We will perform GridSearch for each LGBM model of 14 coins.

### (5.1) Hyperparam Tuning

In [None]:
parameters = {
    # 'max_depth': range (2, 10, 1),
    'num_leaves': range(21, 161, 10),
    'learning_rate': [0.1, 0.01, 0.05]
}

new_models = {}
for asset_id, asset_name in zip(df_asset_details['Asset_ID'], df_asset_details['Asset_Name']):
    print("GridSearchCV for: " + asset_name)
    grid_search = GridSearchCV(
        estimator=get_Xy_and_model_for_asset(df_train, asset_id)[2], # bitcoin
        param_grid=parameters,
        n_jobs = -1,
        cv = 5,
        verbose=True
    )
    grid_search.fit(Xs[asset_id], ys[asset_id])
    new_models[asset_id] = grid_search.best_estimator_
    grid_search.best_estimator_


In [None]:
for asset_id, asset_name in zip(df_asset_details['Asset_ID'], df_asset_details['Asset_Name']):
    print(f"Tuned model for {asset_name:<1} (ID={asset_id:})")
    print(new_models[asset_id])

### Evaluation

This forecasting competition aims to predict returns in the near future for prices $P^a$, for each asset $a$. For each row in the dataset, we include the target for prediction, `Target`. `Target` is derived from log returns ($R^a$) over 15 minutes.

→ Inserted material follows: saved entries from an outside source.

[src/rtl/gis_pkg.sv]
package gis_pkg;
  // Target of a register access after address decode
  typedef enum logic [1:0] {
    SEL_NONE   = 2'd0,
    SEL_STATUS = 2'd1,
    SEL_ENABLE = 2'd2
  } gis_sel_e;
endpackage

[src/rtl/gis_decode.sv]
module gis_decode
  import gis_pkg::*;
#(
  parameter int ADDR_W     = 8,
  parameter int STATUS_OFS = 'h18,
  parameter int ENABLE_OFS = 'h1C
) (
  input  logic [ADDR_W-1:0] addr,
  output gis_sel_e          sel
);
  localparam logic [ADDR_W-1:0] STATUS_A = ADDR_W'(STATUS_OFS);
  localparam logic [ADDR_W-1:0] ENABLE_A = ADDR_W'(ENABLE_OFS);

  always_comb begin
    if (addr == STATUS_A)      sel = SEL_STATUS;
    else if (addr == ENABLE_A) sel = SEL_ENABLE;
    else                       sel = SEL_NONE;
  end
endmodule

[src/rtl/gis_status_reg.sv]
module gis_status_reg #(
  parameter int NUM_LINES = 24
) (
  input  logic                 clk,
  input  logic                 rst,
  input  logic                 wr_hit,
  input  logic [NUM_LINES-1:0] wdata,
  input  logic [NUM_LINES-1:0] evt,
  output logic [NUM_LINES-1:0] status
);
  logic [NUM_LINES-1:0] status_q;

  for (genvar i = 0; i < NUM_LINES; i++) begin : g_flag
    logic clr_req;
    assign clr_req = wr_hit & ~wdata[i];

    always_ff @(posedge clk) begin
      if (rst)         status_q[i] <= 1'b0;
      else if (evt[i]) status_q[i] <= 1'b1;
      else if (clr_req) status_q[i] <= 1'b0;
    end

    // an event always leaves the flag set
    p_evt_sets_r2: assert property (@(posedge clk) disable iff (rst)
      evt[i] |=> status_q[i]);
    // a written 0 clears the flag when no event competes
    p_zero_clears_r3: assert property (@(posedge clk) disable iff (rst)
      (wr_hit && !wdata[i] && !evt[i]) |=> !status_q[i]);
    // a written 1 leaves the flag unchanged
    p_one_keeps_r3: assert property (@(posedge clk) disable iff (rst)
      (wr_hit && wdata[i] && !evt[i]) |=> $stable(status_q[i]));
  end

  // without a status write or event the register holds
  p_hold_r9: assert property (@(posedge clk) disable iff (rst)
    (!wr_hit && evt == '0) |=> $stable(status_q));

  assign status = status_q;
endmodule

[src/rtl/gis_enable_reg.sv]
module gis_enable_reg #(
  parameter int NUM_LINES = 24
) (
  input  logic                 clk,
  input  logic                 rst,
  input  logic                 wr_hit,
  input  logic [NUM_LINES-1:0] wdata,
  output logic [NUM_LINES-1:0] enable
);
  logic [NUM_LINES-1:0] enable_q;

  always_ff @(posedge clk) begin
    if (rst)         enable_q <= '0;
    else if (wr_hit) enable_q <= wdata;
  end

  // written value is held from the next cycle
  p_enable_load_r5: assert property (@(posedge clk) disable iff (rst)
    wr_hit |=> enable_q == $past(wdata));
  // no write, no change
  p_enable_hold_r9: assert property (@(posedge clk) disable iff (rst)
    !wr_hit |=> $stable(enable_q));

  assign enable = enable_q;
endmodule

[src/rtl/gis_readback.sv]
module gis_readback
  import gis_pkg::*;
#(
  parameter int NUM_LINES = 24,
  parameter int DATA_W    = 32
) (
  input  logic                 clk,
  input  logic                 rst,
  input  gis_sel_e             sel,
  input  logic [NUM_LINES-1:0] status,
  input  logic [NUM_LINES-1:0] enable,
  output logic [DATA_W-1:0]    rdata
);
  localparam int RSV_W = DATA_W - NUM_LINES;

  logic [DATA_W-1:0] rdata_q;

  always_ff @(posedge clk) begin
    if (rst) begin
      rdata_q <= '0;
    end else begin
      unique case (sel)
        SEL_STATUS: rdata_q <= {{RSV_W{1'b0}}, status};
        SEL_ENABLE: rdata_q <= {{RSV_W{1'b0}}, enable};
        default:    rdata_q <= '0;
      endcase
    end
  end

  // unmapped offsets read zero one cycle later
  p_unmapped_zero_r9: assert property (@(posedge clk) disable iff (rst)
    (sel == SEL_NONE) |=> rdata_q == '0);
  // reserved upper bits never read as 1
  p_rsv_zero_r6: assert property (@(posedge clk) disable iff (rst)
    rdata_q[DATA_W-1:NUM_LINES] == '0);

  assign rdata = rdata_q;
endmodule

[src/rtl/gpio_irq_ctrl.sv]
module gpio_irq_ctrl
  import gis_pkg::*;
#(
  parameter int NUM_LINES  = 24,
  parameter int DATA_W     = 32,
  parameter int ADDR_W     = 8,
  parameter int STATUS_OFS = 'h18,
  parameter int ENABLE_OFS = 'h1C
) (
  input  logic                 clk,
  input  logic                 rst,
  input  logic [ADDR_W-1:0]    bus_addr,
  input  logic                 bus_wr,
  input  logic [DATA_W-1:0]    bus_wdata,
  output logic [DATA_W-1:0]    bus_rdata,
  input  logic [NUM_LINES-1:0] evt_pulse,
  output logic                 irq
);
  gis_sel_e             sel;
  logic [NUM_LINES-1:0] status;
  logic [NUM_LINES-1:0] enable;
  logic                 unused_rsv_wdata;

  assign unused_rsv_wdata = ^bus_wdata[DATA_W-1:NUM_LINES];

  gis_decode #(
    .ADDR_W    (ADDR_W),
    .STATUS_OFS(STATUS_OFS),
    .ENABLE_OFS(ENABLE_OFS)
  ) u_decode (
    .addr(bus_addr),
    .sel (sel)
  );

  gis_status_reg #(.NUM_LINES(NUM_LINES)) u_status (
    .clk   (clk),
    .rst   (rst),
    .wr_hit(bus_wr && sel == SEL_STATUS),
    .wdata (bus_wdata[NUM_LINES-1:0]),
    .evt   (evt_pulse),
    .status(status)
  );

  gis_enable_reg #(.NUM_LINES(NUM_LINES)) u_enable (
    .clk   (clk),
    .rst   (rst),
    .wr_hit(bus_wr && sel == SEL_ENABLE),
    .wdata (bus_wdata[NUM_LINES-1:0]),
    .enable(enable)
  );

  gis_readback #(
    .NUM_LINES(NUM_LINES),
    .DATA_W   (DATA_W)
  ) u_readback (
    .clk   (clk),
    .rst   (rst),
    .sel   (sel),
    .status(status),
    .enable(enable),
    .rdata (bus_rdata)
  );

  assign irq = |(status & enable);

  // a request needs a pending flag
  p_irq_needs_flag_r8: assert property (@(posedge clk) disable iff (rst)
    irq |-> status != '0);
  // a fully cleared enable register silences the request
  p_irq_masked_r8: assert property (@(posedge clk) disable iff (rst)
    (enable == '0) |-> !irq);
  // an event on an enabled line raises the request next cycle
  p_evt_enabled_irq_r7: assert property (@(posedge clk) disable iff (rst)
    ((evt_pulse & enable) != '0 && !(bus_wr && sel == SEL_ENABLE)) |=> irq);
endmodule

[config.mk]
export PLATFORM = sky130hd
export DESIGN_NAME = gpio_irq_ctrl
export DESIGN_NICKNAME = d
export VERILOG_FILES = /design/src/rtl/gis_pkg.sv /design/src/rtl/gis_decode.sv /design/src/rtl/gis_status_reg.sv /design/src/rtl/gis_enable_reg.sv /design/src/rtl/gis_readback.sv /design/src/rtl/gpio_irq_ctrl.sv
export SDC_FILE = /design/constraint.sdc
export NUM_CORES = 1
export LEC_CHECK = 0
export ABC_AREA = 0
export BUFFER_PORTS_ARGS = -buffer_cell sky130_fd_sc_hd__clkbuf_2
export CELL_PAD_IN_SITES_DETAIL_PLACEMENT = 1
export CELL_PAD_IN_SITES_GLOBAL_PLACEMENT = 2
export CORE_MARGIN = 8
export CORE_UTILIZATION = 32
export CTS_CLUSTER_SIZE = 24
export DETAILED_ROUTE_END_ITERATION = 8
export PLACE_DENSITY_LB_ADDON = 0.1
export SLEW_MARGIN = 0
export SYNTH_ARGS = -nofsm -noshare
export SYNTH_HDL_FRONTEND = slang
export SYNTH_SLANG_ARGS = --single-unit
[constraint.sdc]
create_clock -name clk -period 2.5 [get_ports clk]
set_input_delay 0.125 -clock clk [delete_from_list [all_inputs] [get_ports clk]]
set_output_delay 0.125 -clock clk [all_outputs]
set_load 0.005 [all_outputs]
==> impl_metrics.json, run 1 <==
{
  "outcome": "finished, final reports clean",
  "start_util_pct": 32.5,
  "rsz0062_at_grt": "no",
  "instances_no_fill": 487,
  "wl_per_cell_um": 17.3,
  "dp.cells": 471,
  "ctsRootBufferMaster": "clkbuf_8",
  "period_share_pct": 69.0,
  "dr_total_vias": 2404,
  "cts_setup_buffers": 0,
  "io_buffer_count": 83,
  "fin_nets": 438,
  "synth_flop_cell": "dfxtp_1",
  "slew_violations": 0,
  "critPathTopFamily": "simple AND/OR/NAND/NOR gates",
  "path_cells": "a22oi_1 > nand4_1 > or3_1 > clkbuf_2",
  "clkLatencyLatePin_ns": 0.34,
  "finalHoldViolCount": 0,
  "synth_edf_count": 0,
  "yosysTopAreaCell": "dfxtp_1",
  "ios": 100,
  "synth-warning-count": 0,
  "crit_type": "reg -> out",
  "drc_errors": 0,
  "cp.arrival_ns": 1.60,
  "clockBufferDepth": 2,
  "drtPass1Iterations": 4,
  "die_h_um": 112,
  "setup_viol": 0,
  "max_freq_ghz": 0.579,
  "core_mm2": 0.00915,
  "synthCells": 294,
  "cellPowerDensity_mw_per_mm2": 620,
  "synthArstFlopShare_pct": 0,
  "antenna_left": 0,
  "synth_area_leaders": "dfxtp_1 48%, nand2b_1 10%, mux2i_1 8.1%",
  "cts_tree": "done",
  "dp_hpwl_um": 5770,
  "cts-resized-gates": 0,
  "critPathCaptureType": "output pin",
  "rows": 35,
  "max_stage_delay_ns": 0.40,
  "htreeDepth": 3,
  "grt_pass1_wl_um": 13600,
  "grt_pass1_vias": 2626,
  "vdd_drop_max_mv": 0.202,
  "nFillCells": 1092,
  "worstPathMaxFanout": 3,
  "cts-buffers-inserted": 9,
  "via_per_inst": 4.94,
  "drt-total-wl_um": 8430,
  "relSlewSlack_pct": 59.2,
  "ys_seq_area_share_pct": 48.4,
  "path_buf_inv": 1,
  "multi_input_area_mm2": 0.00137,
  "grt_util_all_layers_pct": 13.7,
  "tightestPinTransition_ns": 0.612,
  "synth.most_common_cell": "dfxtp_1",
  "period_needed_ns": 1.73,
  "die_x_um": 112,
  "antenna_found_initial": 0,
  "fin_tns_setup_ns": 0,
  "cp_data_required_time_ns": 2.38,
  "hp-class": "in -> reg",
  "finClkSkew_ns": 0.00820,
  "drive_gt1_share_pct": 27.9,
  "grt_max_degree": 73,
  "diodes": 0,
  "synth_top_cell_area_share_pct": 48.4,
  "yosys-top-cells-count": "72 x dfxtp_1, 48 x nand2b_1, 48 x nor2_1",
  "slowest_stage": "or3_1",
  "synth_area_mm2": 0.00298,
  "crit_path_start_kind": "flop",
  "fp.dieArea_mm2": 0.0126,
  "path_clk_slew_ns": 0.08,
  "clock-sinks": 72,
  "reg2reg_from": "u_status.status[9]",
  "syn_area_per_cell_um2": 10.1,
  "overflow": 0,
  "startpoint": "u_status.status[10]",
  "synth-seq-cells": 72,
  "areaGrowthSynthToFinish_pct": 21.1,
  "ff_latch_area_mm2": 0.00144,
  "gp_congestion": 0.669,
  "max-cap-violations": 0,
  "drtIter0Drc": 68,
  "hp-start": "bus_wdata[2]",
  "p_leak_nw": 1.50,
  "netlist-cell-type-count": 20,
  "holdBufCountCts": 0
}
## flip-flops by register name, summed over array words and instances (netlist names)
name,count
u_enable.enable,24
u_readback.rdata,24
u_status.status,24
## tightest hold or removal path: cells and delay by family
| kind | cells | cell delay (ns) |
|---|---|---|
| buf+inv | 1 | 0.09 |
| simple gates | 1 | 0.06 |
| mux | 1 | 0.06 |
## metrics by stage
stage / power [mW] / setup slack (ns) / cell area [um^2] / util (%) / hold slack, ns
finish: 2.24 / 0.774 / 3600 / 39.4 / 0.0328
global route: 2.34 / 0.683 / 3600 / 39.4 / 0.0284
CTS: 2.27 / 0.731 / 3600 / 39.4 / 0.0215
detailed placement: 1.38 / 0.865 / 3420 / 37.4 / 0.398
global placement: 1.38 / 0.900 / 3420 / 37.4 / 0.390
floorplan: 1.31 / 1.35 / 3000 / - / 0.280
## power by group
part           switching [mW]  internal [mW]
clock network           0.425          0.458
logic                  0.0781         0.0763
registers              0.0247           1.17
total                   0.527           1.71
## cell families after synthesis
group	after synthesis	share of synthesized area, %
other	1	0.126
flip-flops	72	48.4
buffers and inverters	30	6.43
AND/OR/NAND/NOR	107	19.8
multiplexers	24	8.07
AO/OA/AOI/OAI	60	17.2
## final timing paths
path,end,slack (ns),depth (start not counted)
setup / recovery,irq,0.77,4
hold / removal,u_enable.enable[2],0.03,3
setup reg to reg,u_status.status[9],1.68,2
hold reg to reg,u_enable.enable[9],0.49,2
## layer usage
layer	track usage, %	part of all wire (%)	vias to the layer above
li1	-	-	1196
met1	16.7	47	1137
met2	22.2	46	60
met3	3.70	5.4	11
met4	5.94	1.5	0
met5	0	0	-
## layout make-up
type / instances / share of cell area, %
multi-input combinational: 199 / 38.0
tap: 111 / 3.85
clock buffer: 12 / 3.75
clock inverter: 4 / 1.25
timing repair buffer: 89 / 13.1
sequential: 72 / 40.0
## layout by cell type, fill, tap and decap left out, drive strengths merged, types with 2 or more instances in the layout
cell     n
mux2i   24
buf      6
clkinv   3
dfxtp   72
nor2    48
nand4    3
and4     2
a311oi  24
nand2b  48
clkbuf  95
a22o    24
a22oi   12
conb     8
Power figures use the tool's default switching activity.
==> run 2: changes to the inputs <==
- CORE_UTILIZATION: 32 -> 30
- clock period: 2.5 -> 1.6 ns (I/O delays scaled with it)
==> impl_metrics.json, run 2 (synthesized netlist as in run 1, its figures left out) <==
{
  "grt_pass1_wl_um": 14200,
  "finalWorstSetupSlack_ns": -0.0181,
  "gp_congestion": 0.670,
  "power.switching_uw": 863,
  "antenna_left": 0,
  "dp_hpwl_um": 5870,
  "start_util_pct": 30.7,
  "fin_tns_setup_ns": -0.0181,
  "grt_pass1_vias": 2772,
  "period_needed_ns": 1.62,
  "crit_type": "reg -> out",
  "ctsRootBufferMaster": "clkbuf_8",
  "via_per_inst": 4.68,
  "dpl_cell_area_mm2": 0.00349,
  "cp.arrival_ns": 1.54,
  "cts_tree": "done",
  "post-route-util_pct": 41.2,
  "cellPowerDensity_mw_per_mm2": 879,
  "core_mm2": 0.00968,
  "outcome": "finished, violations left",
  "drt-total-wl_um": 8910,
  "mostFrequentLayoutCells": "83 x clkbuf_2, 71 x dfxtp_1, 48 x nand2b_1, 48 x nor2_1, 28 x dlygate4sd3_1",
  "die_h_um": 116,
  "vdd_drop_max_mv": 0.320,
  "cp_data_required_time_ns": 1.52,
  "antenna_found_initial": 0,
  "overflow": 0,
  "p_sw_share_pct": 24.6,
  "die_x_um": 116,
  "grt_util_all_layers_pct": 13.7,
  "tightestPinTransition_ns": 0.620,
  "ios": 100,
  "clock-sinks": 72,
  "rsz0062_at_grt": "yes",
  "drtIter0Drc": 108,
  "p_comb_share_pct": 8.6,
  "max_freq_ghz": 0.618,
  "wl_per_cell_um": 16.6,
  "diodes": 0,
  "clkLatencyLatePin_ns": 0.34,
  "dr_total_vias": 2515,
  "violations": "negative setup slack",
  "rows": 36,
  "drc_errors": 0,
  "power.share.clock_pct": 37.8,
  "htreeDepth": 3,
  "fin_nets": 467,
  "period_share_pct": 101,
  "drtPass1Iterations": 4,
  "path_clk_slew_ns": 0.08,
  "setup_viol": 1,
  "layout_commonest_cell": "clkbuf_2",
  "areaGrowthSynthToFinish_pct": 34.0,
  "finalHoldViolCount": 0,
  "grt_max_degree": 73,
  "hold_ws_ns": 0.0111,
  "crit_path_start_kind": "flop",
  "max-cap-violations": 0,
  "critPathCaptureType": "output pin",
  "p_leak_nw": 1.62,
  "nFillCells": 1114,
  "relSlewSlack_pct": 58.6,
  "cts-buffers-inserted": 9,
  "hp-class": "in -> reg",
  "slew_violations": 0,
  "fp.dieArea_mm2": 0.0134,
  "worstPathMaxFanout": 3,
  "clockBufferDepth": 2,
  "drive_gt1_share_pct": 28.5,
  "final_cell_area_mm2": 0.00399,
  "sequentialPowerShare_pct": 53.6,
  "finClkSkew_ns": 0.0128,
  "intPower_mw": 2.64,
  "io_buffer_count": 83
}
## run 2: repair_timing
item	in CTS	in global routing
cloned	0	0
hold endpoints to repair	24	4
hold buffers	24	4
pin swaps	4	2
setup buffers	1	0
gates resized for setup	5	2
setup endpoints to repair	1	1
## run 2: final timing paths
path	from	depth (start not counted)	slack, ns	end
setup / recovery	u_enable.enable[6]	4	-0.02	irq
hold / removal	evt_pulse[12]	3	0.01	u_status.status[12]
setup reg to reg	u_status.status[2]	3	0.76	u_status.status[2]
hold reg to reg	u_enable.enable[10]	2	0.50	u_enable.enable[10]
## run 2: layout make-up
cell class	instances	area [um^2]	area share (%)
repair buffers	118	798	20.0
clock buffers	11	151	3.80
multi-input cells	199	1400	35.1
clock inverters	4	28.8	0.721
well taps	133	166	4.17
flip-flops and latches	72	1440	36.2
## run 2: layer usage
layer / global-route usage, % / share of wire, % / wire (um)
met3: 5.16 / 5.7 / 509
met1: 16.1 / 45 / 4040
met4: 3.28 / 0.83 / 74
met5: 0 / 0 / 0
met2: 23.2 / 48 / 4290
## run 2: critical path, cell delays in order (launching register included)
cell and delay (ns):
dfxtp_1 0.34, a22oi_2 0.24, nand4_1 0.11, or3_4 0.40, clkbuf_2 0.12
## run 2: power groups by stage
stage	clock network (mW)	logic, mW	registers [mW]
3_3_place_gp	0	0.241	1.92
3_5_place_dp	0	0.247	1.92
5_1_grt	1.46	0.339	1.89
4_1_cts	1.37	0.296	1.88
2_1_floorplan	0	0.139	1.90
6_report	1.33	0.301	1.88
## run 2: stage by stage
step                cells  setup slack [ns]  total power, mW
finish                537           -0.0181             3.51
global route          537            -0.108             3.69
CTS                   533           -0.0752             3.55
detailed placement    493             0.232             2.16
global placement      493             0.234             2.16
floorplan             301             0.496             2.04
==> run 3: changes to the inputs <==
- PLACE_DENSITY_LB_ADDON: 0.1 -> 0.2
==> impl_metrics.json, run 3 (synthesized netlist as in run 1, its figures left out) <==
{
  "drc_errors": 0,
  "cts-buffers-inserted": 9,
  "overflow": 0,
  "tightestPinTransition_ns": 0.624,
  "drive_gt1_share_pct": 30.8,
  "areaGrowthSynthToFinish_pct": 32.7,
  "slowest_stage": "or3_1",
  "grt_pass1_wl_um": 13900,
  "final_cell_area_mm2": 0.00395,
  "htreeDepth": 3,
  "layout_commonest_cell": "clkbuf_2",
  "rsz0062_at_grt": "yes",
  "dr_total_vias": 2534,
  "path_buf_inv": 1,
  "rows": 36,
  "core_mm2": 0.00968,
  "critPathCaptureType": "output pin",
  "finalHoldViolCount": 0,
  "cellPowerDensity_mw_per_mm2": 861,
  "fin_tns_setup_ns": 0,
  "fp.dieArea_mm2": 0.0134,
  "wl_per_cell_um": 16.5,
  "grt_pass1_vias": 2735,
  "dp.cells": 493,
  "die_x_um": 116,
  "via_per_inst": 4.76,
  "diodes": 0,
  "drtPass1Iterations": 4,
  "io_buffer_count": 83,
  "cp_data_required_time_ns": 1.52,
  "finClkSkew_ns": 0.00798,
  "pre_cts_slack_ns": 0.271,
  "cts_tree": "done",
  "hp-class": "in -> reg",
  "slew_violations": 0,
  "drtIter0Drc": 103,
  "clockBufferDepth": 2,
  "nFillCells": 1120,
  "outcome": "finished, final reports clean",
  "cp.arrival_ns": 1.50,
  "finalWorstSetupSlack_ns": 0.0200,
  "dpl_cell_area_mm2": 0.00349,
  "max_stage_delay_ns": 0.37,
  "crit_path_start_kind": "flop",
  "instances_no_fill": 532,
  "mostFrequentLayoutCells": "83 x clkbuf_2, 65 x dfxtp_1, 48 x nand2b_1, 48 x nor2_1",
  "path_clk_slew_ns": 0.08,
  "drt-total-wl_um": 8760,
  "worstPathMaxFanout": 3,
  "p_leak_nw": 1.61,
  "fin_nets": 463,
  "setup_viol": 0,
  "gp_congestion": 0.657,
  "vdd_drop_max_mv": 0.310,
  "antenna_left": 0,
  "grt_max_degree": 73,
  "die_h_um": 116,
  "start_util_pct": 30.7,
  "critPathTopFamily": "simple AND/OR/NAND/NOR gates",
  "grt_util_all_layers_pct": 13.5,
  "clkLatencyLatePin_ns": 0.34,
  "dp_hpwl_um": 5790,
  "max_freq_ghz": 0.633,
  "clock-sinks": 72,
  "crit_type": "reg -> out",
  "period_share_pct": 98.8,
  "max-cap-violations": 0,
  "period_needed_ns": 1.58,
  "ctsRootBufferMaster": "clkbuf_8",
  "antenna_found_initial": 0,
  "ios": 100,
  "path_cells": "a22oi_2 > nand4_1 > or3_1 > clkbuf_2",
  "relSlewSlack_pct": 58.4
}
==> run 3: cell types whose count changed in the layout (fill, tap and decap cells not counted), sizes merged <==
cell	delta
clkinv	+2
clkbuf	-1
inv	-1
dlygate4sd3	-4
clkinvlp	-1
==> run 3: metal layers <==
metal	wire [um]	GRT usage, %	vias up
met5	0	0	-
met2	4170	22.2	59
met4	106	4.41	0
met3	412	3.54	9
met1	4080	16.8	1222
li1	-	-	1244
==> run 3: final cells by class <==
class	instances	area (um^2)	area share, %
multi-input cells	199	1420	35.8
well taps	133	166	4.21
clock inverters	4	22.5	0.570
repair buffers	114	758	19.2
flip-flops and latches	72	1450	36.7
clock buffers	10	138	3.48
==> run 3: worst register-to-register path, cell delays in order (launching register included) <==
cell and delay [ns]:
dfxtp_1 0.38, nor2_1 0.06, a311oi_1 0.29
==> run 3: power breakdown <==
part	total [mW]	internal (mW)	switching [mW]
Sequential	1.88	1.84	0.0454
Clock	1.23	0.580	0.647
Combinational	0.294	0.160	0.134
Total	3.40	2.58	0.826
==> run 3: worst paths after layout <==
| kind | to | cells after the start | from | slack (ns) |
|---|---|---|---|---|
| hold reg to reg | u_enable.enable[13] | 2 | u_enable.enable[13] | 0.49 |
| setup / recovery | irq | 4 | u_enable.enable[10] | 0.02 |
| setup reg to reg | u_status.status[13] | 2 | u_status.status[13] | 0.77 |
| hold / removal | u_enable.enable[14] | 3 | bus_wdata[14] | 0.01 |
==> run 3: what timing repair did <==
item / in CTS / in global routing
gates resized for setup: 12 / 4
endpoints found under the hold margin: 24 / 0
setup endpoints to repair: 1 / 1
pin swaps: 7 / 3
buffers inserted: 1 / 0
hold buffers: 24 / 0
==> run 3: stage by stage <==
stage                     hold slack [ns]  power (mW)  utilization (%)
final                              0.0119        3.40             40.8
after global routing              0.00516        3.58             40.8
after floorplan                     0.235        2.04                -
after detailed placement            0.355        2.16             36.0
after global placement              0.346        2.15             36.0
after CTS                        0.000489        3.45             40.7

$$R^a(t) = log (P^a(t+16)\ /\ P^a(t+1))$$

Crypto asset returns are highly correlated, following to a large extend the overall crypto market. As we want to test your ability to predict returns for individual assets, we perform a linear residualization, removing the market signal from individual asset returns when creating the target. In more detail, if $M(t)$ is the weighted average market returns, the target is:

$$M(t) = \frac{\sum_a w^a R^a(t)}{\sum_a w^a}  \\
\beta^a = \frac{\langle M \cdot R^a \rangle}{\langle M^2 \rangle} \\
\text{Target}^a(t) = R^a(t) - \beta^a M(t)$$

where the bracket $\langle .\rangle$ represent the rolling average over time (3750 minute windows), and same asset weights $w^a$ used for the evaluation metric.

In [None]:
# df_pred = []

# for j , row in valid_data.iterrows():        
#     if new_models[row['Asset_ID']] is not None:
#         model = new_models[row['Asset_ID']]
#         x_test = get_features(row)
#         y_pred = model.predict(pd.DataFrame([x_test]))[0]
#         df_pred.append(y_pred)
#     else: 
#         df_pred.append(0)

# print(df_pred)
    

In [None]:
# # We will simplify things and use correlation (without weights) for evaluation, and consider only BTC.
# print('Test score for BTC: ', f"{np.corrcoef(df_pred[df_pred["Asset_ID"]==1].set_index("timestamp")["Target"], valid_data[valid_data["Asset_ID"]==1].set_index("timestamp")["Target"]):.2f}")

<a id="submission"></a>
## (6) Submission

In [None]:
env = gresearch_crypto.make_env()
iter_test = env.iter_test()

for i, (df_test, df_pred) in enumerate(iter_test):
    for j , row in df_test.iterrows():        
        if new_models[row['Asset_ID']] is not None:
            try:
                model = new_models[row['Asset_ID']]
                x_test = get_features(row)
                y_pred = model.predict(pd.DataFrame([x_test]))[0]
                df_pred.loc[df_pred['row_id'] == row['row_id'], 'Target'] = y_pred
            except:
                df_pred.loc[df_pred['row_id'] == row['row_id'], 'Target'] = 0
                traceback.print_exc()
        else: 
            df_pred.loc[df_pred['row_id'] == row['row_id'], 'Target'] = 0  
    
    env.predict(df_pred)

<a id="conclusion"></a>
# (7) Personal Conclusion

As my first public contribution to Kaggle, this inspired me to participate in more competitions, perform regular data science projects, and learn about trading strategies and develop my own crypto algo trading bot.